SA resource management

  • Action: Implement strict SA quotas and state protection

  • How:

    • Enforce maximum SA limits per peer and globally

    • Implement aggressive half-open SA timeouts

    • Use SA rate limiting and quotas

    • Deploy SA garbage collection mechanisms

  • Configuration example (SA resource protection, cisco):

crypto isakmp limit SA-LIMITS
 max-in-negotation-sa 100
 max-sa 5000
 percent 80
 queue-depth 1000
!
crypto ipsec sa limit 10000

IKE flood protection

  • Action: Protect against IKE negotiation flooding

  • How:

    • Implement IKE rate limiting per source IP

    • Use puzzle mechanisms for IKE_SA_INIT requests

    • Deploy SYN cookie-like techniques for half-open SAs

    • Filter spoofed source addresses at network perimeter

  • Configuration example (IKE flood protection, junos):

security {
    ike {
        traceoptions {
            flag flood;
        }
        flood-protection {
            threshold 100;
            source-limit 10;
            timeout 60;
        }
    }
}

Computational load management

  • Action: Manage cryptographic processing loads

  • How:

    • Implement algorithmic cost awareness in negotiations

    • Use hardware crypto acceleration for expensive operations

    • Deploy computational load shedding under stress

    • Monitor CPU utilization and throttle expensive operations

  • Configuration example (CPU protection, strongswan):

charon {
    # Computational load management
    load_balancing = yes
    load_balance_factor = 2.0
    # Hardware acceleration
    openssl {
        engines = af_alg
    }
}

Memory protection mechanisms

  • Action: Prevent memory exhaustion through SA manipulation

  • How:

    • Implement maximum memory limits per SA

    • Use memory pooling for SA state allocation

    • Deploy memory pressure detection and mitigation

    • Monitor SA memory usage and enforce limits

  • Configuration example (Memory protection):

# Systemd memory limits for IKE daemon
[Service]
MemoryMax=512M
MemoryHigh=384M
CPUQuota=75%
TasksMax=1000

Monitoring and alerting

  • Action: Detect and respond to resource exhaustion attempts

  • How:

    • Monitor SA table utilization and growth rates

    • Implement alerts for abnormal IKE negotiation rates

    • Track cryptographic processing load patterns

    • Monitor memory usage per SA and globally

  • Configuration example (Monitoring setup):

# IPsec resource monitoring script
watch -n 30 'ipsec statusall | grep -E "(SAs|memory|CPU)" \
&& cat /proc/net/xfrm_stat \
&& netstat -s | grep -i "retransmit\|timeout"'

Key insights from real-world implementations

  • Scale limitations: Many commercial devices have surprisingly low SA capacity limits.
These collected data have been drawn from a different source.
## src/rtl/mem_fill_arbiter.sv

```systemverilog
// Shares one pipelined main memory between I-cache and D-cache block misses and runs each block fill.
// It produces the per-word fill strobes and the stalls the hazard unit uses while a miss is outstanding.
module mem_fill_arbiter #(
    parameter int MEM_LAT   = 4,
    parameter int BLK_WORDS = 8,
    parameter int ADDR_W    = 16
) (
    input  logic                         clk,
    input  logic                         rst_n,
    input  logic                         icache_miss,
    input  logic [ADDR_W-1:0]            icache_addr,
    input  logic                         dcache_miss,
    input  logic [ADDR_W-1:0]            dcache_addr,
    input  logic                         mem_data_valid,
    output logic                         mem_en,
    output logic [ADDR_W-1:0]            mem_addr,
    output logic                         fill_wen,
    output logic                         fill_sel_d,
    output logic [$clog2(BLK_WORDS)-1:0] fill_word,
    output logic                         fill_done,
    output logic                         icache_stall,
    output logic                         dcache_stall,
    output logic [0:0]                   dbg_state_o,
    output logic [$clog2(BLK_WORDS+MEM_LAT+1)-1:0] dbg_fill_cyc_o
);

    localparam int CW   = $clog2(BLK_WORDS);
    localparam int FC_W = $clog2(BLK_WORDS + MEM_LAT + 1);

    localparam logic [0:0] ST_IDLE = 1'b0;
    localparam logic [0:0] ST_FILL = 1'b1;

    localparam logic [ADDR_W-1:0] OFS_MASK  = ADDR_W'(2 * BLK_WORDS - 1);
    localparam logic [CW:0]       ISSUE_END = (CW + 1)'(BLK_WORDS);
    localparam logic [CW-1:0]     RC_LAST   = CW'(BLK_WORDS - 1);
    localparam logic [FC_W-1:0]   FC_MAX    = '1;

    logic [0:0]        state_q, state_d;
    logic [ADDR_W-1:0] base_q, base_d;
    logic              sel_q, sel_d;
    logic [CW:0]       ic_q, ic_d;
    logic [CW-1:0]     rc_q, rc_d;
    logic [FC_W-1:0]   fc_q, fc_d;

    logic              grant_any;
    logic [ADDR_W-1:0] grant_addr;

    // Memory protocol: a request is a single-cycle mem_en with mem_addr; memory never
    // back-pressures and answers each request exactly MEM_LAT cycles later with mem_data_valid.
    always_comb begin
        mem_en       = (state_q == ST_FILL) && (ic_q != ISSUE_END);
        mem_addr     = mem_en ? (base_q + ADDR_W'({ic_q[CW-1:0], 1'b0})) : '0;
        fill_wen     = (state_q == ST_FILL) && mem_data_valid;
        fill_word    = fill_wen ? rc_q : '0;
        fill_done    = fill_wen && (rc_q == RC_LAST);
        fill_sel_d   = sel_q;
        icache_stall = icache_miss & ~(fill_done & ~sel_q);
        dcache_stall = dcache_miss & ~(fill_done &  sel_q);
    end

    // D-cache wins ties: its miss belongs to the older instruction in the pipeline.
    always_comb begin
        grant_any  = dcache_miss | icache_miss;
        grant_addr = dcache_miss ? dcache_addr : icache_addr;
    end

    always_comb begin
        state_d = state_q;
        base_d  = base_q;
        sel_d   = sel_q;
        ic_d    = ic_q;
        rc_d    = rc_q;
        fc_d    = fc_q;
        case (state_q)
            ST_IDLE: begin
                if (grant_any) begin
                    state_d = ST_FILL;
                    base_d  = grant_addr & ~OFS_MASK;
                    sel_d   = dcache_miss;
                    ic_d    = '0;
                    rc_d    = '0;
                    fc_d    = '0;
                end
            end
            ST_FILL: begin
                if (mem_en) begin
                    ic_d = ic_q + 1'b1;
                end
                if (fc_q != FC_MAX) begin
                    fc_d = fc_q + 1'b1;
                end
                if (fill_wen) begin
                    rc_d = rc_q + 1'b1;
                end
                // Last word returned: the fill is over, misses are looked at again next cycle.
                if (fill_done) begin
                    state_d = ST_IDLE;
                    ic_d    = '0;
                    rc_d    = '0;
                end
            end
            default: begin
                state_d = ST_IDLE;
            end
        endcase
    end

    always_ff @(posedge clk or negedge rst_n) begin
        if (!rst_n) begin
            state_q <= ST_IDLE;
            base_q  <= '0;
            sel_q   <= 1'b0;
            ic_q    <= '0;
            rc_q    <= '0;
            fc_q    <= '0;
        end else begin
            state_q <= state_d;
            base_q  <= base_d;
            sel_q   <= sel_d;
            ic_q    <= ic_d;
            rc_q    <= rc_d;
            fc_q    <= fc_d;
        end
    end

    assign dbg_state_o    = state_q;
    assign dbg_fill_cyc_o = fc_q;

endmodule

```

## config.mk

```make
export PLATFORM = sky130hd
export DESIGN_NAME = mem_fill_arbiter
export DESIGN_NICKNAME = d
export VERILOG_FILES = /design/src/rtl/mem_fill_arbiter.sv
export SDC_FILE = /design/constraint.sdc
export NUM_CORES = 1
export LEC_CHECK = 0
export CAP_MARGIN = 40
export CORE_MARGIN = 3
export CORE_UTILIZATION = 41
export DETAILED_ROUTE_END_ITERATION = 10
export PLACE_DENSITY = 0.91
export SETUP_SLACK_MARGIN = 0.2
export SYNTH_ARGS = -nofsm -noshare
export SYNTH_HDL_FRONTEND = slang
export SYNTH_SLANG_ARGS = --single-unit
```

## constraint.sdc

```tcl
create_clock -name clk -period 1.86 [get_ports clk]
set_input_delay 0.372 -clock clk [delete_from_list [all_inputs] [get_ports clk]]
set_output_delay 0.372 -clock clk [all_outputs]
set_load 0.03 [all_outputs]
```

==> results of run 1 <==
## per-layer routing
metal | wire length (um) | global-route usage | vias up
li1 | - | - | 640
met1 | 1490 | 0.214 | 619
met2 | 2100 | 0.361 | 44
met3 | 273 | 0.0564 | 4
met4 | 24 | 0.0389 | 0
met5 | 0 | 0 | -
  • Asymmetric impact: Responders bear significantly higher computational loads than initiators.

  • Hardware dependencies: Performance varies dramatically based on crypto acceleration capabilities.

  • Configuration drift: Default settings often prioritize performance over security against exhaustion attacks.

  • Adaptive resource management: AI-driven resource allocation that can detect and mitigate exhaustion attacks.

  • Hardware acceleration: Increased use of dedicated crypto processors to handle computational loads.

  • Cloud-scale architectures: Distributed SA state management across multiple nodes.

  • Zero-trust resource allocation: Treat all resource requests as potentially malicious until validated.

Conclusion

Resource exhaustion attacks pose a significant threat to IPsec implementations by targeting the fundamental limitations of cryptographic processing and state management. These attacks can cause denial of service, performance degradation, and potentially bypass security controls by overwhelming system resources. Defence requires comprehensive resource management including strict quotas, rate limiting, computational load awareness, and continuous monitoring. As cryptographic requirements evolve toward more computationally intensive algorithms, organizations must implement robust resource protection mechanisms and ensure their IPsec infrastructure can withstand determined exhaustion attacks while maintaining legitimate service availability.